Тут мы натыкались на всякие типы беженцев и на все стадии беженства. Люди, которые вначале застенчиво выходили из своих комнат, отказывались принимать подачку: у нас, мол, есть еще, не нужно, дайте другим, — потом принимали эти деньги без всякого возражения. В третий раз они жаловались на то, что им дали недостаточно, что кто-то получил больше. В четвертый раз будировали и говорили о несправедливости. Под конец устраивали скандал волонтерам-общественникам, обещали жаловаться в комитет и «вывести на чистую воду».
Между собой эти товарищи по несчастью тоже никогда не могли жить в мире. Малейшая подачка, которая казалась кому-то более соблазнительной, чем то, что он сам получил, вызывала ссору и скандалы, до побоев. Нам приходилось не раз мирить, разнимать, угрожать лишением помощи, если не прекратятся зависть и пререкания.
Как с подачками, так было и с работой. Вначале все просили одного: работы. Но если предлагали работу, они отказывались. Для одного это было не по силам, для другого не подходило (ништ гепаст, ништ онгекумен). Тут мать говорила, что дочь квалифицированная портниха и не должна привыкать к «тандет»[193], там кухарка отказывалась стоять у плиты, потому что она слаба. Большинство отговаривалось тем, что им надо лечиться, просили талоны на врачей, лекарства, платья, потому, мол, что им не в чем выйти. Мы определенно знали, кто торгует талонами, кто продает платья, белье, обувь и вещи, — в перепалках они нам выдавали все тайны.

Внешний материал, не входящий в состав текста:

[src/plot_interp.sv]
// Plot mode byte interpreter: point, incremental point and horizontal bar submodes
`timescale 1ns/1ps
`default_nettype none

module plot_interp (
  // Clock and reset
  input wire logic i_clk,
  input wire logic i_reset,
  // Command byte stream
  input wire logic i_byte_valid,
  input wire logic [7:0] i_byte,
  output logic o_ready,
  // Attributes sampled at plot mode entry
  input wire logic i_erase_flag,
  input wire logic [7:0] i_colour,
  // Block write to the display
  output logic o_blk_valid,
  output logic [6:0] o_blk_x,
  output logic [6:0] o_blk_y,
  output logic o_blk_toggle,
  output logic [7:0] o_blk_colour,
  output logic [5:0] o_cell_col,
  output logic [4:0] o_cell_row,
  output logic [7:0] o_cell_mask,
  // Status
  output logic o_plot_mode
);

  ////////////////////////////////////////////////////////////////////////////
  // Functions

  // step field decode; 0 and 3 hold, edges wrap
  function automatic logic [6:0] step(input logic [6:0] c, input logic [1:0] f);
    logic [6:0] r;
    r = c;
    if (f == plot_pkg::STEP_DEC)
      r = c - plot_pkg::COORD_ONE;
    else if (f == plot_pkg::STEP_INC)
      r = c + plot_pkg::COORD_ONE;
    return r;
  endfunction : step

  // Submode selected by a code byte
  function automatic plot_pkg::mode_t mode_of(input logic [7:0] code);
    plot_pkg::mode_t m;
    case (code)
      plot_pkg::CODE_CHAR_PLOT: m = plot_pkg::M_CHAR;
      plot_pkg::CODE_X_POINT: m = plot_pkg::M_X_POINT;
      plot_pkg::CODE_Y_POINT: m = plot_pkg::M_Y_POINT;
      plot_pkg::CODE_XY_INC: m = plot_pkg::M_XY_INC;
      plot_pkg::CODE_BAR_START: m = plot_pkg::M_BAR_START;
      plot_pkg::CODE_BAR_ROW: m = plot_pkg::M_BAR_ROW;
      plot_pkg::CODE_BAR_END: m = plot_pkg::M_BAR_END;
      plot_pkg::CODE_BAR_INC: m = plot_pkg::M_BAR_INC;
      default: m = plot_pkg::M_OTHER;
    endcase
    return m;
  endfunction : mode_of

  // Bit of the cell pattern for a block; bits 0-3 left column top down
  function automatic logic [7:0] cell_bit(input logic [6:0] x, input logic [6:0] y);
    return plot_pkg::CELL_BIT_ONE << {x[0], ~y[1:0]};
  endfunction : cell_bit

  ////////////////////////////////////////////////////////////////////////////
  // State
  plot_pkg::mode_t mode_r, mode_nxt;     // Current submode
  plot_pkg::work_t work_r, work_nxt;     // Multi-cycle drawing step
  logic [6:0] x_r, x_nxt;                // Point cursor X
  logic [6:0] y_r, y_nxt;                // Point cursor Y
  logic [6:0] bar_start_column_r, bar_start_column_nxt;
  logic [6:0] row_r, row_nxt;            // Bar row
  logic [6:0] end_r, end_nxt;            // Bar end column
  logic [6:0] draw_r, draw_nxt;          // Column being drawn
  logic [7:0] inc_r, inc_nxt;            // Held increment byte
  logic second_r, second_nxt;            // Second bar still pending
  logic toggle_r, toggle_nxt;            // Erase flag caught at entry
  logic [7:0] colour_r, colour_nxt;      // Colour caught at entry
  logic ready_r;
  logic fire;                            // Block write this cycle
  logic [6:0] fx, fy;                    // Block write coordinates

  ////////////////////////////////////////////////////////////////////////////
  // Decoding
  wire take = i_byte_valid && ready_r;
  wire is_code = i_byte >= plot_pkg::CODE_FIRST;
  wire [6:0] data7 = i_byte[6:0];
  wire [6:0] sx1 = step(x_r, inc_r[7:6]);
  wire [6:0] sy1 = step(y_r, inc_r[5:4]);
  wire [6:0] sx2 = step(x_r, inc_r[3:2]);
  wire [6:0] sy2 = step(y_r, inc_r[1:0]);
  wire [6:0] be1 = step(end_r, inc_r[7:6]);
  wire [6:0] br1 = step(row_r, inc_r[5:4]);
  wire [6:0] be2 = step(end_r, inc_r[3:2]);
  wire [6:0] br2 = step(row_r, inc_r[1:0]);
  // Bars are drawn left to right whichever end is larger
  wire [6:0] bar_hi = (end_r > bar_start_column_r) ? end_r : bar_start_column_r;

  ////////////////////////////////////////////////////////////////////////////
  // Next-state logic
  always_comb
  begin
    mode_nxt = mode_r;
    work_nxt = work_r;
    x_nxt = x_r;
    y_nxt = y_r;
    bar_start_column_nxt = bar_start_column_r;
    row_nxt = row_r;
    end_nxt = end_r;
    draw_nxt = draw_r;
    inc_nxt = inc_r;
    second_nxt = second_r;
    toggle_nxt = toggle_r;
    colour_nxt = colour_r;
    fire = 1'b0;
    fx = x_r;
    fy = y_r;
    case (work_r)
      plot_pkg::W_IDLE:
      begin
        if (!take)
        begin
          // Nothing to do
        end
        else if (mode_r == plot_pkg::M_OFF)
        begin
          if (i_byte == plot_pkg::CODE_PLOT_ENTRY)
          begin
            mode_nxt = plot_pkg::M_X_POINT;
            toggle_nxt = i_erase_flag;
            // colour is the one current at entry
            colour_nxt = i_colour;
          end
        end
        else if (i_byte == plot_pkg::CODE_ESCAPE)
          mode_nxt = plot_pkg::M_OFF;
        else if (mode_r == plot_pkg::M_CHAR)
        begin
          // character plot leaves only by escape
        end
        else if (is_code)
          mode_nxt = mode_of(i_byte);
        else
        begin
          case (mode_r)
            plot_pkg::M_X_POINT:
            begin
              // X only stored, no block set
              x_nxt = data7;
              mode_nxt = plot_pkg::M_Y_POINT;
            end
            plot_pkg::M_Y_POINT:
            begin
              y_nxt = data7;
              fire = 1'b1;
              fy = data7;
              mode_nxt = plot_pkg::M_X_POINT;
            end
            plot_pkg::M_XY_INC:
            begin
              inc_nxt = i_byte;
              work_nxt = plot_pkg::W_STEP1;
            end
            plot_pkg::M_BAR_START:
            begin
              bar_start_column_nxt = data7;
              mode_nxt = plot_pkg::M_BAR_ROW;
            end
            plot_pkg::M_BAR_ROW:
            begin
              row_nxt = data7;
              mode_nxt = plot_pkg::M_BAR_END;
            end
            plot_pkg::M_BAR_END:
            begin
              // draw bar, then back to row
              end_nxt = data7;
              draw_nxt = (data7 < bar_start_column_r) ? data7 : bar_start_column_r;
              work_nxt = plot_pkg::W_BAR;
              mode_nxt = plot_pkg::M_BAR_ROW;
            end
            plot_pkg::M_BAR_INC:
            begin
              inc_nxt = i_byte;
              work_nxt = plot_pkg::W_BSTEP1;
            end
            default:
            begin
              // Submodes handled elsewhere swallow data
            end
          endcase
        end
      end
      plot_pkg::W_STEP1:
      begin
        x_nxt = sx1;
        y_nxt = sy1;
        fx = sx1;
        fy = sy1;
        if (inc_r[3:0] == plot_pkg::NIBBLE_ZERO)
          work_nxt = plot_pkg::W_IDLE;
        else
        begin
          fire = 1'b1;
          work_nxt = plot_pkg::W_STEP2;
        end
      end
      plot_pkg::W_STEP2:
      begin
        x_nxt = sx2;
        y_nxt = sy2;
        fx = sx2;
        fy = sy2;
        fire = 1'b1;
        work_nxt = plot_pkg::W_IDLE;
      end
      plot_pkg::W_BSTEP1:
      begin
        // first bar moved by upper nibble
        end_nxt = be1;
        row_nxt = br1;
        draw_nxt = (be1 < bar_start_column_r) ? be1 : bar_start_column_r;
        second_nxt = 1'b1;
        work_nxt = plot_pkg::W_BAR;
      end
      plot_pkg::W_BSTEP2:
      begin
        // second bar moved by lower nibble
        end_nxt = be2;
        row_nxt = br2;
        draw_nxt = (be2 < bar_start_column_r) ? be2 : bar_start_column_r;
        work_nxt = plot_pkg::W_BAR;
      end
      plot_pkg::W_BAR:
      begin
        // one block per column on a single row
        fire = 1'b1;
        fx = draw_r;
        fy = row_r;
        if (draw_r != bar_hi)
          draw_nxt = draw_r + plot_pkg::COORD_ONE;
        else if (second_r)
        begin
          second_nxt = 1'b0;
          work_nxt = plot_pkg::W_BSTEP2;
        end
        else
          work_nxt = plot_pkg::W_IDLE;
      end
      default:
        work_nxt = plot_pkg::W_IDLE;
    endcase
  end

  ////////////////////////////////////////////////////////////////////////////
  // Control registers
  always_ff @(posedge i_clk)
  begin
    if (i_reset)
    begin
      mode_r <= plot_pkg::M_OFF;
      work_r <= plot_pkg::W_IDLE;
      second_r <= 1'b0;
      ready_r <= 1'b0;
      o_plot_mode <= 1'b0;
    end
    else
    begin
      mode_r <= mode_nxt;
      work_r <= work_nxt;
      second_r <= second_nxt;
      // Stall the source while a bar or step pair is drawn
      ready_r <= (work_nxt == plot_pkg::W_IDLE);
      o_plot_mode <= (mode_nxt != plot_pkg::M_OFF);
    end
  end

  ////////////////////////////////////////////////////////////////////////////
  // Coordinate registers
  always_ff @(posedge i_clk)
  begin
    if (i_reset)
    begin
      x_r <= '0;
      y_r <= '0;
      bar_start_column_r <= '0;
      row_r <= '0;
      end_r <= '0;
      draw_r <= '0;
      inc_r <= plot_pkg::RESET_BYTE;
      toggle_r <= 1'b0;
      colour_r <= plot_pkg::RESET_BYTE;
    end
    else
    begin
      x_r <= x_nxt;
      y_r <= y_nxt;
      // never cleared on leaving plot mode
      bar_start_column_r <= bar_start_column_nxt;
      row_r <= row_nxt;
      end_r <= end_nxt;
      draw_r <= draw_nxt;
      inc_r <= inc_nxt;
      toggle_r <= toggle_nxt;
      colour_r <= colour_nxt;
    end
  end

  ////////////////////////////////////////////////////////////////////////////
  // Block write outputs
  always_ff @(posedge i_clk)
  begin
    if (i_reset)
    begin
      o_blk_valid <= 1'b0;
      o_blk_x <= '0;
      o_blk_y <= '0;
      o_blk_toggle <= 1'b0;
      o_blk_colour <= plot_pkg::RESET_BYTE;
      o_cell_col <= '0;
      o_cell_row <= '0;
      o_cell_mask <= plot_pkg::RESET_BYTE;
    end
    else
    begin
      o_blk_valid <= fire;
      o_blk_x <= fx;
      o_blk_y <= fy;
      o_blk_toggle <= toggle_r;
      o_blk_colour <= colour_r;
      // Y counts up from the bottom, cell rows count down
      o_cell_col <= fx[6:1];
      o_cell_row <= plot_pkg::CELL_ROW_TOP - fy[6:2];
      // mask overwrites any text in the cell
      o_cell_mask <= cell_bit(fx, fy);
    end
  end

  assign o_ready = ready_r;
endmodule : plot_interp

`default_nettype wire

Они говорили, что нищенствуют на синагогальном дворе (шулхоф), там очень прибыльно — зарабатывают «сотни». Другие просили перевести их в Минск или Двинск, потому что им писали, что там люди получают не только все готовое, но и… театр. Для всего были очевидцы, и обо всех успехах (глики) в других местах знали все. Женщины больше всего ссорились из-за детей: тот ребенок побил ее сына или дочку, этот украл или съел что-то. Вообще, жалобы на кражи были почти каждодневным явлением. Иногда, когда мы заходили в комнату, в воздухе чувствовалось скрытое преступление, но никто не хотел говорить. Потом в коридоре или на дворе рассказывали, кого и в чем обвиняют.
Еще месяц тому назад эти люди производили впечатление приличных, даже интеллигентных, умоляли о работе, протестовали против филантропии, а теперь они доходили до унижения, падения, и в очень быстрый срок. Я приходила домой разбитая не только физически — непосильной работой, обсыпанная вшами, блохами, всегда боясь заразить ребенка какой-нибудь инфекционной болезнью, даже сыпняком (не раз мне приходилось помогать при перевозке тифозных с вокзала в больницу), — но разбитая морально, не веря в пользу того дела, которое мы делаем, считая его более вредным, чем полезным. Я понимала, что все это временно, что во время войны и повторной эвакуации нельзя затевать конструктивной помощи. Не сегодня — завтра мы сами превратимся в беженцев, и нас ждет такое же будущее. Обычно мы брали дома на окраине города, приспособляли их для массовой беженской иммиграции, и каждая группа наших волонтеров брала на себя заведывание таким домом. В одном этаже скопились так называемые свободные художники, не потому, что они были художники, а потому, что были свободные, безработные. Одеты щеголевато, в воротничках и модных галстуках, с напомаженными волосами на пробор и усиками, эти молодые люди претендовали быть учителями музыки (на мандолине), художниками (бывшие красильщики), писателями без имени и указания прессы, где они работали, и тому подобное. Некоторые заведомо избегали говорить на идише и говорили на ломаном русском языке.
Были такие, которые выезжали на своей набожности, не могли пойти работать туда, где трейф[194], не соблюдают субботу и проч.